_EXERCISE_:
Please quote exactly the opening lines of the data, from the first line to the one where "# the make line" appears.

### ENTRIES PROVIDED ###

From an optimization exercise on the open Yosys and OpenROAD flow, aimed at a short achievable clock period; shortcuts taken in it are not production practice. At most, simulation tests tie the RTL to the original design; equivalence was not proved. For runs 1 and 2, only the layout was checked, not whether the RTL still works. The flow treats the clock pin as an ideal source, which a real chip does not have. Power and IR drop assume default switching activity.

==> flow/design.v, too long to show whole: its modules and the start of the top module <==
// module frame_config_regs: 1001 lines
// module pixel_ingest: 337 lines
// module block_stats: 178 lines
// module square8: 62 lines
// module square8_inc: 62 lines
// module noise_estimator: 92 lines
// module noise_top: 76 lines
module noise_top (
	input logic clk,
	input logic reset,
	input logic reg_wr_en,
	input video_pkg::reg_addr_t reg_addr,
	input video_pkg::dim_t reg_wdata,
	input video_pkg::reg_addr_t reg_rd_addr,
	output video_pkg::dim_t reg_rdata,
	input video_pkg::pixel_t s_axis_tdata,
	input logic s_axis_tvalid,
	input logic s_axis_tuser,
	output logic s_axis_tready,
	output noise_pkg::variance_t estimated_noise,
	output logic estimated_noise_ready
);
  // ...
==> flow/run.sh <==
#!/bin/bash
# synth_recipe.tcl (not shown) runs the flow's synth.tcl, then flattens the netlist and writes it again
# the make line also repeats each setting of config.mk as NAME=value (left out here)
make -C /OpenROAD-flow-scripts/flow DESIGN_CONFIG=/design/flow/config.mk WORK_HOME=/design/flow/orfs CLKGATE_MAP_FILE= SYNTH_SCRIPT=/design/flow/synth_recipe.tcl finish
==> flow/config.mk <==
export PLATFORM = sky130hd
export DESIGN_NAME = noise_top
export DESIGN_NICKNAME = noise_top
export VERILOG_FILES = /design/flow/design.v
export SDC_FILE = /design/flow/constraint.sdc
export NUM_CORES = 4
export LEC_CHECK = 0
export CAP_MARGIN = 20
export CORE_MARGIN = 2
export CORE_UTILIZATION = 40
export SETUP_SLACK_MARGIN = 3.8
export SLEW_MARGIN = 20
export TNS_END_PERCENT = 100
==> flow/constraint.sdc <==
create_clock -name core_clock -period 7.0 [get_ports {clk}]
set_input_delay 1.4000 -clock core_clock [delete_from_list [all_inputs] [get_ports {clk}]]
set_output_delay 1.4000 -clock core_clock [all_outputs]
set_load 0.01 [all_outputs]
==> results.sh, run 1 <==
export IMPL_critPathKind="input port to output pin"
export IMPL_pwr_share_clk_pct=37.1
export IMPL_wl_met2_um=30900
export IMPL_synth_compound_area_share_pct=11.7
export IMPL_status="complete, no violations"
export IMPL_fmax_ghz=0.289
export IMPL_comb_power_share_pct=23.3
export IMPL_htreeDepth=2
export IMPL_final_util_pct=46.7
export IMPL_synth_common_cells="501 x dfxtp_1, 440 x inv_1, 392 x nand2_1"
export IMPL_fin_cells=4494
export IMPL_grt_pass1_wl_um=113000
export IMPL_yosys_area_share_adder_pct=25.4
export IMPL_finalPower_uw=8150
export IMPL_holdPathStages=0
export IMPL_synth_flop_cell="dfxtp_1"
export IMPL_worstPathRequired_ns=5.60
export IMPL_seq_area_share_pct=28.4
export IMPL_wire_per_inst_um=14.8
export IMPL_setup_viol=0
export IMPL_top_layer="met5"
export IMPL_multi_input_gates=2282
export IMPL_grt_max_degree=42
export IMPL_wl_um=66600
export IMPL_ff2ff_setup_slack_ns=3.81
export IMPL_ys_warn_count=4
export IMPL_p_clk_uw=3020
export IMPL_r2r_start="u_stats.last_sq[15]"
export IMPL_tightest_slew_ns=0.926
export IMPL_crit_chain="buf_16, buf_12, buf_6, mux2i_4, buf_6"
export IMPL_maxPowerGroup="sequential cells"
export IMPL_dominant_cells="multi-input gates"
export IMPL_ant_nets=0
export IMPL_clockRootBuffer="clkbuf_16"
export IMPL_multi_input_area_um2=19200
export IMPL_largest_reg_flops=32
==> module pixel_ingest, before the edit <==
module pixel_ingest (
	input logic clk,
	input logic reset,
	input video_pkg::pixel_t s_axis_tdata,
	input logic s_axis_tvalid,
	input logic s_axis_tuser,
	output logic s_axis_tready,
	output noise_pkg::pixel_thirds_t pixel,
	output logic sample_valid
);
	logic accept;
	logic take_word;
	logic [8:0] red, green, blue;
	logic [6:0] q_r, q_g, q_b;
	logic [1:0] rem_third;
	function automatic logic [8:0] third_of(input logic [7:0] c);
		case (c)
			8'd0: third_of = {7'd0, 2'd0};
			8'd1: third_of = {7'd0, 2'd1};
			8'd2: third_of = {7'd0, 2'd2};
			8'd3: third_of = {7'd1, 2'd0};
			8'd4: third_of = {7'd1, 2'd1};
			8'd5: third_of = {7'd1, 2'd2};
			8'd6: third_of = {7'd2, 2'd0};
			8'd7: third_of = {7'd2, 2'd1};
			8'd8: third_of = {7'd2, 2'd2};
			8'd9: third_of = {7'd3, 2'd0};
			8'd10: third_of = {7'd3, 2'd1};
			8'd11: third_of = {7'd3, 2'd2};
			8'd12: third_of = {7'd4, 2'd0};
			8'd13: third_of = {7'd4, 2'd1};
			8'd14: third_of = {7'd4, 2'd2};
			8'd15: third_of = {7'd5, 2'd0};
			8'd16: third_of = {7'd5, 2'd1};
			8'd17: third_of = {7'd5, 2'd2};
			8'd18: third_of = {7'd6, 2'd0};
			8'd19: third_of = {7'd6, 2'd1};
			8'd20: third_of = {7'd6, 2'd2};
			8'd21: third_of = {7'd7, 2'd0};
			8'd22: third_of = {7'd7, 2'd1};
			8'd23: third_of = {7'd7, 2'd2};
			8'd24: third_of = {7'd8, 2'd0};
			8'd25: third_of = {7'd8, 2'd1};
			8'd26: third_of = {7'd8, 2'd2};
			8'd27: third_of = {7'd9, 2'd0};
			8'd28: third_of = {7'd9, 2'd1};
			8'd29: third_of = {7'd9, 2'd2};
			8'd30: third_of = {7'd10, 2'd0};
			8'd31: third_of = {7'd10, 2'd1};
			8'd32: third_of = {7'd10, 2'd2};
			8'd33: third_of = {7'd11, 2'd0};
			8'd34: third_of = {7'd11, 2'd1};
			8'd35: third_of = {7'd11, 2'd2};
			8'd36: third_of = {7'd12, 2'd0};
			8'd37: third_of = {7'd12, 2'd1};
			8'd38: third_of = {7'd12, 2'd2};
			8'd39: third_of = {7'd13, 2'd0};
			8'd40: third_of = {7'd13, 2'd1};
			8'd41: third_of = {7'd13, 2'd2};
			8'd42: third_of = {7'd14, 2'd0};
			8'd43: third_of = {7'd14, 2'd1};
			8'd44: third_of = {7'd14, 2'd2};
			8'd45: third_of = {7'd15, 2'd0};
			8'd46: third_of = {7'd15, 2'd1};
			8'd47: third_of = {7'd15, 2'd2};
			8'd48: third_of = {7'd16, 2'd0};
			8'd49: third_of = {7'd16, 2'd1};
			8'd50: third_of = {7'd16, 2'd2};
			8'd51: third_of = {7'd17, 2'd0};
			8'd52: third_of = {7'd17, 2'd1};
			8'd53: third_of = {7'd17, 2'd2};
			8'd54: third_of = {7'd18, 2'd0};
			8'd55: third_of = {7'd18, 2'd1};
			8'd56: third_of = {7'd18, 2'd2};
			8'd57: third_of = {7'd19, 2'd0};
			8'd58: third_of = {7'd19, 2'd1};
			8'd59: third_of = {7'd19, 2'd2};
			8'd60: third_of = {7'd20, 2'd0};
			8'd61: third_of = {7'd20, 2'd1};
			8'd62: third_of = {7'd20, 2'd2};
			8'd63: third_of = {7'd21, 2'd0};
			8'd64: third_of = {7'd21, 2'd1};
			8'd65: third_of = {7'd21, 2'd2};
			8'd66: third_of = {7'd22, 2'd0};
			8'd67: third_of = {7'd22, 2'd1};
			8'd68: third_of = {7'd22, 2'd2};
			8'd69: third_of = {7'd23, 2'd0};
			8'd70: third_of = {7'd23, 2'd1};
			8'd71: third_of = {7'd23, 2'd2};
			8'd72: third_of = {7'd24, 2'd0};
			8'd73: third_of = {7'd24, 2'd1};
			8'd74: third_of = {7'd24, 2'd2};
			8'd75: third_of = {7'd25, 2'd0};
			8'd76: third_of = {7'd25, 2'd1};
			8'd77: third_of = {7'd25, 2'd2};
			8'd78: third_of = {7'd26, 2'd0};
			8'd79: third_of = {7'd26, 2'd1};
			8'd80: third_of = {7'd26, 2'd2};
			8'd81: third_of = {7'd27, 2'd0};
			8'd82: third_of = {7'd27, 2'd1};
			8'd83: third_of = {7'd27, 2'd2};
			8'd84: third_of = {7'd28, 2'd0};
			8'd85: third_of = {7'd28, 2'd1};
			8'd86: third_of = {7'd28, 2'd2};
			8'd87: third_of = {7'd29, 2'd0};
			8'd88: third_of = {7'd29, 2'd1};
			8'd89: third_of = {7'd29, 2'd2};
			8'd90: third_of = {7'd30, 2'd0};
			8'd91: third_of = {7'd30, 2'd1};
			8'd92: third_of = {7'd30, 2'd2};
			8'd93: third_of = {7'd31, 2'd0};
			8'd94: third_of = {7'd31, 2'd1};
			8'd95: third_of = {7'd31, 2'd2};
			8'd96: third_of = {7'd32, 2'd0};
			8'd97: third_of = {7'd32, 2'd1};
			8'd98: third_of = {7'd32, 2'd2};
			8'd99: third_of = {7'd33, 2'd0};
			8'd100: third_of = {7'd33, 2'd1};
			8'd101: third_of = {7'd33, 2'd2};
			8'd102: third_of = {7'd34, 2'd0};
			8'd103: third_of = {7'd34, 2'd1};
			8'd104: third_of = {7'd34, 2'd2};
			8'd105: third_of = {7'd35, 2'd0};
			8'd106: third_of = {7'd35, 2'd1};
			8'd107: third_of = {7'd35, 2'd2};
			8'd108: third_of = {7'd36, 2'd0};
			8'd109: third_of = {7'd36, 2'd1};
			8'd110: third_of = {7'd36, 2'd2};
			8'd111: third_of = {7'd37, 2'd0};
			8'd112: third_of = {7'd37, 2'd1};
			8'd113: third_of = {7'd37, 2'd2};
			8'd114: third_of = {7'd38, 2'd0};
			8'd115: third_of = {7'd38, 2'd1};
			8'd116: third_of = {7'd38, 2'd2};
			8'd117: third_of = {7'd39, 2'd0};
			8'd118: third_of = {7'd39, 2'd1};
			8'd119: third_of = {7'd39, 2'd2};
			8'd120: third_of = {7'd40, 2'd0};
			8'd121: third_of = {7'd40, 2'd1};
			8'd122: third_of = {7'd40, 2'd2};
			8'd123: third_of = {7'd41, 2'd0};
			8'd124: third_of = {7'd41, 2'd1};
			8'd125: third_of = {7'd41, 2'd2};
			8'd126: third_of = {7'd42, 2'd0};
			8'd127: third_of = {7'd42, 2'd1};
			8'd128: third_of = {7'd42, 2'd2};
			8'd129: third_of = {7'd43, 2'd0};
			8'd130: third_of = {7'd43, 2'd1};
			8'd131: third_of = {7'd43, 2'd2};
			8'd132: third_of = {7'd44, 2'd0};
			8'd133: third_of = {7'd44, 2'd1};
			8'd134: third_of = {7'd44, 2'd2};
			8'd135: third_of = {7'd45, 2'd0};
			8'd136: third_of = {7'd45, 2'd1};
			8'd137: third_of = {7'd45, 2'd2};
			8'd138: third_of = {7'd46, 2'd0};
			8'd139: third_of = {7'd46, 2'd1};
			8'd140: third_of = {7'd46, 2'd2};
			8'd141: third_of = {7'd47, 2'd0};
			8'd142: third_of = {7'd47, 2'd1};
			8'd143: third_of = {7'd47, 2'd2};
			8'd144: third_of = {7'd48, 2'd0};
			8'd145: third_of = {7'd48, 2'd1};
			8'd146: third_of = {7'd48, 2'd2};
			8'd147: third_of = {7'd49, 2'd0};
			8'd148: third_of = {7'd49, 2'd1};
			8'd149: third_of = {7'd49, 2'd2};
			8'd150: third_of = {7'd50, 2'd0};
			8'd151: third_of = {7'd50, 2'd1};
			8'd152: third_of = {7'd50, 2'd2};
			8'd153: third_of = {7'd51, 2'd0};
			8'd154: third_of = {7'd51, 2'd1};
			8'd155: third_of = {7'd51, 2'd2};
			8'd156: third_of = {7'd52, 2'd0};
			8'd157: third_of = {7'd52, 2'd1};
			8'd158: third_of = {7'd52, 2'd2};
			8'd159: third_of = {7'd53, 2'd0};
			8'd160: third_of = {7'd53, 2'd1};
			8'd161: third_of = {7'd53, 2'd2};
			8'd162: third_of = {7'd54, 2'd0};
			8'd163: third_of = {7'd54, 2'd1};
			8'd164: third_of = {7'd54, 2'd2};
			8'd165: third_of = {7'd55, 2'd0};
			8'd166: third_of = {7'd55, 2'd1};
			8'd167: third_of = {7'd55, 2'd2};
			8'd168: third_of = {7'd56, 2'd0};
			8'd169: third_of = {7'd56, 2'd1};
			8'd170: third_of = {7'd56, 2'd2};
			8'd171: third_of = {7'd57, 2'd0};
			8'd172: third_of = {7'd57, 2'd1};
			8'd173: third_of = {7'd57, 2'd2};
			8'd174: third_of = {7'd58, 2'd0};
			8'd175: third_of = {7'd58, 2'd1};
			8'd176: third_of = {7'd58, 2'd2};
			8'd177: third_of = {7'd59, 2'd0};
			8'd178: third_of = {7'd59, 2'd1};
			8'd179: third_of = {7'd59, 2'd2};
			8'd180: third_of = {7'd60, 2'd0};
			8'd181: third_of = {7'd60, 2'd1};
			8'd182: third_of = {7'd60, 2'd2};
			8'd183: third_of = {7'd61, 2'd0};
			8'd184: third_of = {7'd61, 2'd1};
			8'd185: third_of = {7'd61, 2'd2};
			8'd186: third_of = {7'd62, 2'd0};
			8'd187: third_of = {7'd62, 2'd1};
			8'd188: third_of = {7'd62, 2'd2};
			8'd189: third_of = {7'd63, 2'd0};
			8'd190: third_of = {7'd63, 2'd1};
			8'd191: third_of = {7'd63, 2'd2};
			8'd192: third_of = {7'd64, 2'd0};
			8'd193: third_of = {7'd64, 2'd1};
			8'd194: third_of = {7'd64, 2'd2};
			8'd195: third_of = {7'd65, 2'd0};
			8'd196: third_of = {7'd65, 2'd1};
			8'd197: third_of = {7'd65, 2'd2};
			8'd198: third_of = {7'd66, 2'd0};
			8'd199: third_of = {7'd66, 2'd1};
			8'd200: third_of = {7'd66, 2'd2};
			8'd201: third_of = {7'd67, 2'd0};
			8'd202: third_of = {7'd67, 2'd1};
			8'd203: third_of = {7'd67, 2'd2};
			8'd204: third_of = {7'd68, 2'd0};
			8'd205: third_of = {7'd68, 2'd1};
			8'd206: third_of = {7'd68, 2'd2};
			8'd207: third_of = {7'd69, 2'd0};
			8'd208: third_of = {7'd69, 2'd1};
			8'd209: third_of = {7'd69, 2'd2};
			8'd210: third_of = {7'd70, 2'd0};
			8'd211: third_of = {7'd70, 2'd1};
			8'd212: third_of = {7'd70, 2'd2};
			8'd213: third_of = {7'd71, 2'd0};
			8'd214: third_of = {7'd71, 2'd1};
			8'd215: third_of = {7'd71, 2'd2};
			8'd216: third_of = {7'd72, 2'd0};
			8'd217: third_of = {7'd72, 2'd1};
			8'd218: third_of = {7'd72, 2'd2};
			8'd219: third_of = {7'd73, 2'd0};
			8'd220: third_of = {7'd73, 2'd1};
			8'd221: third_of = {7'd73, 2'd2};
			8'd222: third_of = {7'd74, 2'd0};
			8'd223: third_of = {7'd74, 2'd1};
			8'd224: third_of = {7'd74, 2'd2};
			8'd225: third_of = {7'd75, 2'd0};
			8'd226: third_of = {7'd75, 2'd1};
			8'd227: third_of = {7'd75, 2'd2};
			8'd228: third_of = {7'd76, 2'd0};
			8'd229: third_of = {7'd76, 2'd1};
			8'd230: third_of = {7'd76, 2'd2};
			8'd231: third_of = {7'd77, 2'd0};
			8'd232: third_of = {7'd77, 2'd1};
			8'd233: third_of = {7'd77, 2'd2};
			8'd234: third_of = {7'd78, 2'd0};
			8'd235: third_of = {7'd78, 2'd1};
			8'd236: third_of = {7'd78, 2'd2};
			8'd237: third_of = {7'd79, 2'd0};
			8'd238: third_of = {7'd79, 2'd1};
			8'd239: third_of = {7'd79, 2'd2};
			8'd240: third_of = {7'd80, 2'd0};
			8'd241: third_of = {7'd80, 2'd1};
			8'd242: third_of = {7'd80, 2'd2};
			8'd243: third_of = {7'd81, 2'd0};
			8'd244: third_of = {7'd81, 2'd1};
			8'd245: third_of = {7'd81, 2'd2};
			8'd246: third_of = {7'd82, 2'd0};
			8'd247: third_of = {7'd82, 2'd1};
			8'd248: third_of = {7'd82, 2'd2};
			8'd249: third_of = {7'd83, 2'd0};
			8'd250: third_of = {7'd83, 2'd1};
			8'd251: third_of = {7'd83, 2'd2};
			8'd252: third_of = {7'd84, 2'd0};
			8'd253: third_of = {7'd84, 2'd1};
			8'd254: third_of = {7'd84, 2'd2};
			8'd255: third_of = {7'd85, 2'd0};
			default: third_of = 9'd0;
		endcase
	endfunction
	assign accept = s_axis_tvalid & s_axis_tready;
	assign take_word = accept & ~reset;
	assign red = third_of(s_axis_tdata[video_pkg::red_lsb +: video_pkg::channel_width]);
	assign green = third_of(s_axis_tdata[video_pkg::green_lsb +: video_pkg::channel_width]);
	assign blue = third_of(s_axis_tdata[video_pkg::blue_lsb +: video_pkg::channel_width]);
	assign q_r = red[8:2];
	assign q_g = green[8:2];
	assign q_b = blue[8:2];
	always_comb begin
		case ({red[1:0], green[1:0], blue[1:0]})
			6'b000000: rem_third = 2'd0;
			6'b000001: rem_third = 2'd0;
			6'b000010: rem_third = 2'd0;
			6'b000100: rem_third = 2'd0;
			6'b000101: rem_third = 2'd0;
			6'b000110: rem_third = 2'd1;
			6'b001000: rem_third = 2'd0;
			6'b001001: rem_third = 2'd1;
			6'b001010: rem_third = 2'd1;
			6'b010000: rem_third = 2'd0;
			6'b010001: rem_third = 2'd0;
			6'b010010: rem_third = 2'd1;
			6'b010100: rem_third = 2'd0;
			6'b010101: rem_third = 2'd1;
			6'b010110: rem_third = 2'd1;
			6'b011000: rem_third = 2'd1;
			6'b011001: rem_third = 2'd1;
			6'b011010: rem_third = 2'd1;
			6'b100000: rem_third = 2'd0;
			6'b100001: rem_third = 2'd1;
			6'b100010: rem_third = 2'd1;
			6'b100100: rem_third = 2'd1;
			6'b100101: rem_third = 2'd1;
			6'b100110: rem_third = 2'd1;
			6'b101000: rem_third = 2'd1;
			6'b101001: rem_third = 2'd1;
			6'b101010: rem_third = 2'd2;
			default: rem_third = 2'd0;
		endcase
	end
	always_ff @(posedge clk) begin
		if (reset) begin
			s_axis_tready <= 1'b0;
		end else begin
			s_axis_tready <= 1'b1;
		end
	end
	always_ff @(posedge clk) begin
		if (reset) begin
			sample_valid <= 1'b0;
		end else begin
			sample_valid <= take_word;
		end
	end
	always_ff @(posedge clk) begin
		pixel.sof <= s_axis_tuser & take_word;
		pixel.third_sum <= (q_r ^ q_g ^ q_b) & {7{take_word}};
		pixel.third_carry <= ((q_r & q_g) | (q_r & q_b) | (q_g & q_b)) & {7{take_word}};
		pixel.rem_third <= rem_third & {2{take_word}};
	end
endmodule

###

_WORKED SOLUTION_:
From an optimization exercise on the open Yosys and OpenROAD flow, aimed at a short achievable clock period; shortcuts taken in it are not production practice. At most, simulation tests tie the RTL to the original design; equivalence was not proved. For runs 1 and 2, only the layout was checked, not whether the RTL still works. The flow treats the clock pin as an ideal source, which a real chip does not have. Power and IR drop assume default switching activity.

==> flow/design.v, too long to show whole: its modules and the start of the top module <==
// module frame_config_regs: 1001 lines
// module pixel_ingest: 337 lines
// module block_stats: 178 lines
// module square8: 62 lines
// module square8_inc: 62 lines
// module noise_estimator: 92 lines
// module noise_top: 76 lines
module noise_top (
	input logic clk,
	input logic reset,
	input logic reg_wr_en,
	input video_pkg::reg_addr_t reg_addr,
	input video_pkg::dim_t reg_wdata,
	input video_pkg::reg_addr_t reg_rd_addr,
	output video_pkg::dim_t reg_rdata,
	input video_pkg::pixel_t s_axis_tdata,
	input logic s_axis_tvalid,
	input logic s_axis_tuser,
	output logic s_axis_tready,
	output noise_pkg::variance_t estimated_noise,
	output logic estimated_noise_ready
);
  // ...
==> flow/run.sh <==
#!/bin/bash
# synth_recipe.tcl (not shown) runs the flow's synth.tcl, then flattens the netlist and writes it again
# the make line also repeats each setting of config.mk as NAME=value (left out here)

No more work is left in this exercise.